Arreou-arreou

Sim, está na moda. Depois da primavera árabe a moda é o arreou-arreou aos presidentes africanos. Foi assim com Mugabe e agora é assim com Zuma, ambos no limite dos seus mandatos, faltando meses apenas e ambos apeados pelos seus próprios partidos.

POR: José Kaliengue

Pode-se falar de pragmatismo partidário, sacrificando o líder que deve arcar com todas as culpas e piscando o olho aparentemente reconstituído e belo ao eleitorado. Duas lições: a concentração de poder excessivo dá nisso, de ser o único culpado, todos lavam as mãos e voltam a ser virgens; segunda, a dignidade está na hora da saída. Melhor sair pelo próprio pé e ficar na bancada a assistir ao desenrolar do jogo. Mas mesmo aí, como se sabe, e por se tratar de política, haverá sempre a tentação de empurrar quem está de saída. A humilhação do outro é um ganho a que os políticos raramente resistem.

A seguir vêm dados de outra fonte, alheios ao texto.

$ cat config.mk
export PLATFORM = sky130hd
export DESIGN_NAME = timer_irq_dev
export DESIGN_NICKNAME = d
export VERILOG_FILES = /design/src/rtl/timer_irq_dev.sv
export SDC_FILE = /design/constraint.sdc
export NUM_CORES = 1
export LEC_CHECK = 0
export ABC_AREA = 1
export CAP_MARGIN = 10
export CORE_ASPECT_RATIO = 1.75
export CORE_MARGIN = 2
export CORE_UTILIZATION = 51
export DETAILED_ROUTE_END_ITERATION = 7
export GPL_ROUTABILITY_DRIVEN = 0
export PLACE_DENSITY = 0.8
export SYNTH_ARGS = -nofsm -noshare
export SYNTH_HDL_FRONTEND = slang
export SYNTH_SLANG_ARGS = --single-unit
$ cat constraint.sdc
create_clock -name clk -period 3.1 [get_ports clk]
set_input_delay 0.31 -clock clk [delete_from_list [all_inputs] [get_ports clk]]
set_output_delay 0.31 -clock clk [all_outputs]
set_load 0.02 [all_outputs]
$ cat src/rtl/timer_irq_dev.sv
// Programmable down-counting timer on the device bus; drives one HWInt line into CP0.
// Latency: register writes take effect at the next posedge; dout and irq are combinational from registers.
// Backpressure: none; single-cycle writes are always accepted, reads have no side effects.
//
// Ports:
//   clk   - system clock, all state updates on posedge
//   reset - asynchronous active-low reset
//   addr  - word select (bus addr[3:2]): 0 CTRL, 1 PRESET, 2 COUNT (read-only), 3 reserved
//   we    - single-cycle write enable
//   din   - write data
//   dout  - read data for addr
//   irq   - interrupt request, irq_pend gated by CTRL.IM
module timer_irq_dev #(
  parameter logic [31:0] PRESET_RST   = 32'h0000_0000,
  parameter logic        IRQ_MASK_RST = 1'b0
) (
  input  logic        clk,
  input  logic        reset,
  input  logic [1:0]  addr,
  input  logic        we,
  input  logic [31:0] din,
  output logic [31:0] dout,
  output logic        irq
);

  localparam logic [1:0] ADDR_CTRL   = 2'd0;
  localparam logic [1:0] ADDR_PRESET = 2'd1;
  localparam logic [1:0] ADDR_COUNT  = 2'd2;

  localparam logic [1:0] MODE_PERIODIC = 2'd1;

  typedef enum logic [1:0] {
    ST_IDLE = 2'd0,
    ST_LOAD = 2'd1,
    ST_CNT  = 2'd2,
    ST_INT  = 2'd3
  } state_t;

  // CTRL layout: [3] IM, [2:1] Mode, [0] En
  logic [3:0]  ctrl_q,     ctrl_d;
  logic [31:0] preset_q,   preset_d;
  logic [31:0] count_q,    count_d;
  logic        irq_pend_q, irq_pend_d;
  state_t      state_q,    state_d;

  logic       ctrl_en;
  logic       ctrl_im;
  logic [1:0] ctrl_mode;
  logic       wr_ctrl;
  logic       wr_preset;

  assign ctrl_en   = ctrl_q[0];
  assign ctrl_mode = ctrl_q[2:1];
  assign ctrl_im   = ctrl_q[3];
  assign wr_ctrl   = we && (addr == ADDR_CTRL);
  assign wr_preset = we && (addr == ADDR_PRESET);

  // Next-state: the counter state machine first, then CPU writes override
  // whatever fields they touch so software always wins a same-cycle race.
  always_comb begin
    ctrl_d     = ctrl_q;
    preset_d   = preset_q;
    count_d    = count_q;
    irq_pend_d = irq_pend_q;
    state_d    = state_q;

    unique case (state_q)
      ST_IDLE: begin
        if (ctrl_en) begin
          state_d = ST_LOAD;
        end
      end

      ST_LOAD: begin
        count_d = preset_q;
        state_d = ST_CNT;
      end

      ST_CNT: begin
        if (!ctrl_en) begin
          state_d = ST_IDLE;
        end else if (count_q == 32'd0) begin
          // Only reachable with PRESET = 0: expire one cycle after LOAD.
          irq_pend_d = 1'b1;
          state_d    = ST_INT;
        end else if (count_q == 32'd1) begin
          // Expiry is flagged on the same edge COUNT reaches zero.
          count_d    = 32'd0;
          irq_pend_d = 1'b1;
          state_d    = ST_INT;
        end else begin
          count_d = count_q - 32'd1;
        end
      end

      ST_INT: begin
        if (ctrl_mode == MODE_PERIODIC) begin
          // Periodic: pend lasts exactly one cycle, then reload.
          irq_pend_d = 1'b0;
          state_d    = ST_LOAD;
        end else begin
          // One-shot: disarm, leave pend for software to clear.
          ctrl_d[0] = 1'b0;
          state_d   = ST_IDLE;
        end
      end

      default: begin
        state_d = ST_IDLE;
      end
    endcase

    if (wr_ctrl) begin
      // COUNT is frozen on a CTRL write; a fresh run reloads it via LOAD.
      ctrl_d     = din[3:0];
      count_d    = count_q;
      irq_pend_d = 1'b0;
      state_d    = ST_IDLE;
    end

    if (wr_preset) begin
      preset_d   = din;
      irq_pend_d = 1'b0;
    end
  end

  always_ff @(posedge clk or negedge reset) begin
    if (!reset) begin
      ctrl_q     <= {IRQ_MASK_RST, 2'b00, 1'b0};
      preset_q   <= PRESET_RST;
      count_q    <= 32'd0;
      irq_pend_q <= 1'b0;
      state_q    <= ST_IDLE;
    end else begin
      ctrl_q     <= ctrl_d;
      preset_q   <= preset_d;
      count_q    <= count_d;
      irq_pend_q <= irq_pend_d;
      state_q    <= state_d;
    end
  end

  always_comb begin
    dout = 32'd0;
    unique case (addr)
      ADDR_CTRL:   dout = {28'd0, ctrl_q};
      ADDR_PRESET: dout = preset_q;
      ADDR_COUNT:  dout = count_q;
      default:     dout = 32'd0;
    endcase
  end

  assign irq = irq_pend_q & ctrl_im;

endmodule

== Word level (Yosys, flattened, before mapping) ==
Index checks and enable logic that the tools add are counted.

* Flip-flop bits (word level): 71
* Input port bits: 37
* Output and inout port bits: 33
* Logic and storage cells: 58

* Add/sub/neg operators: 1
* Eq/ne operators: 15
* Multiplexer cells: 22
* Bitwise logic cells: 2
* Reduce and logical (&&, ||, !) cells: 12

{| class="wikitable"
|+ Operators with widths
! kind !! count
|-
| $mux W32 || 3
|-
| $pmux W32 S3 || 1
|-
| $pmux W32 S2 || 1
|-
| $eq A32 B1 Y1 const B || 1
|-
| $logic_not A32 Y1 || 1
|-
| $sub A32 B1 Y32 const B || 1
|-
| $mux W1 || 10
|-
| $mux W2 || 5
|-
| $ne A5 B5 Y1 const B || 2
|-
| $ne A4 B4 Y1 const B || 2
|-
| $pmux W2 S4 || 1
|-
| $reduce_and A4 Y1 || 2
|-
| $eq A2 B1 Y1 const B || 3
|-
| $eq A2 B2 Y1 const B || 3
|-
| $ne A2 B2 Y1 const B || 3
|-
| $logic_not A2 Y1 || 2
|-
| $reduce_and A2 Y1 || 2
|-
| $reduce_bool A2 Y1 || 2
|-
| $reduce_bool A4 Y1 || 1
|-
| $ne A3 B3 Y1 const B || 1
|-
| $logic_and A1 B1 Y1 || 2
|-
| $pmux W1 S2 || 1
|-
| $and A1 B1 Y1 || 1
|-
| $not A1 Y1 || 1
|}

== Longest topological paths before layout ==
* Depth in word-level cells: 7
* Mapped depth: 12
* Gate-level depth less buffers: 12

== Worst setup path after synthesis ==
No wires, ideal clock.

* Kind: reg2reg
* Start point: register count_q[0]
* End point: register count_q[17]
* Library setup time: 0.121 ns
* Arrival time: 1.601 ns
* Slack: 1.379 ns
* Cell stages (with the launch flop): 13
* Buffers on the path: 1
* Cell sequence: dfrtp_1 inv_1 ha_1 nand2_2 nor2_4 nand2_2 nor2_4 nand2_2 nand3_4 inv_4 buf_6 nand2_1 nand2_1

* Longest elaborated chain between the ends: 5

{| class="wikitable"
|+ RTL lines
! what !! RTL line !! text
|-
| from (decl) || 42 || <nowiki>logic [31:0] count_q, count_d;</nowiki>
|-
| from (signal assigned) || 137 || <nowiki>count_q <= count_d;</nowiki>
|-
| $sub A32 B1 Y32 or $eq A32 B1 Y1 (tied branches) || 92, 86 ||
|-
| $mux W32 || 86 || <nowiki>end else if (count_q == 32'd1) begin</nowiki>
|-
| $mux W32 || 82 || <nowiki>end else if (count_q == 32'd0) begin</nowiki>
|-
| $mux W32 || 80 || <nowiki>if (!ctrl_en) begin</nowiki>
|-
| $pmux W32 S2 || 67 || <nowiki>unique case (state_q)</nowiki>
|}

Parallel ways exist; a longest one is shown, timed or not. The select of a mux whose other input is x is not followed.
A chain may end at the register's enable or synchronous reset.

== Worst setup path after layout ==
* Start point: input port addr[0]
* End point: output port dout[3]

* Longest elaborated chain between the ends: 2

{| class="wikitable"
|+ RTL lines
! what !! RTL line !! text
|-
| from (decl) || 19 || <nowiki>input logic [1:0] addr,</nowiki>
|-
| $eq A2 B2 Y1, or another cell as far along || 145 || <nowiki>unique case (addr)</nowiki>
|-
| $pmux W32 S3 (*) || 145 ||
|-
| to (decl) || 22 || <nowiki>output logic [31:0] dout,</nowiki>
|}

Mark *: on every way between the ends. The rest lies on a longest branch, timed or not.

No Brasil, Dilma Roussef também foi apeada pouco mais de um ano antes do fim do seu mandato, mas aí foi diferente, foi o parlamento, os seus adversários políticos. Em África é dentro da casa partidária. Agora temos de esperar só mais um pouco até às eleições no Zimbabwe e na Áfricado- Sul para depois vermos como se comportarão os “revirginados” não tiveram nada a ver com a governação “anterior”. Vamos também esperar para vermos até quando os eleitorados continuarão a deixar-se levar por tais jogadas. Bem, no empurra-empurra do Egipto saiu um militar e está lá outro militar.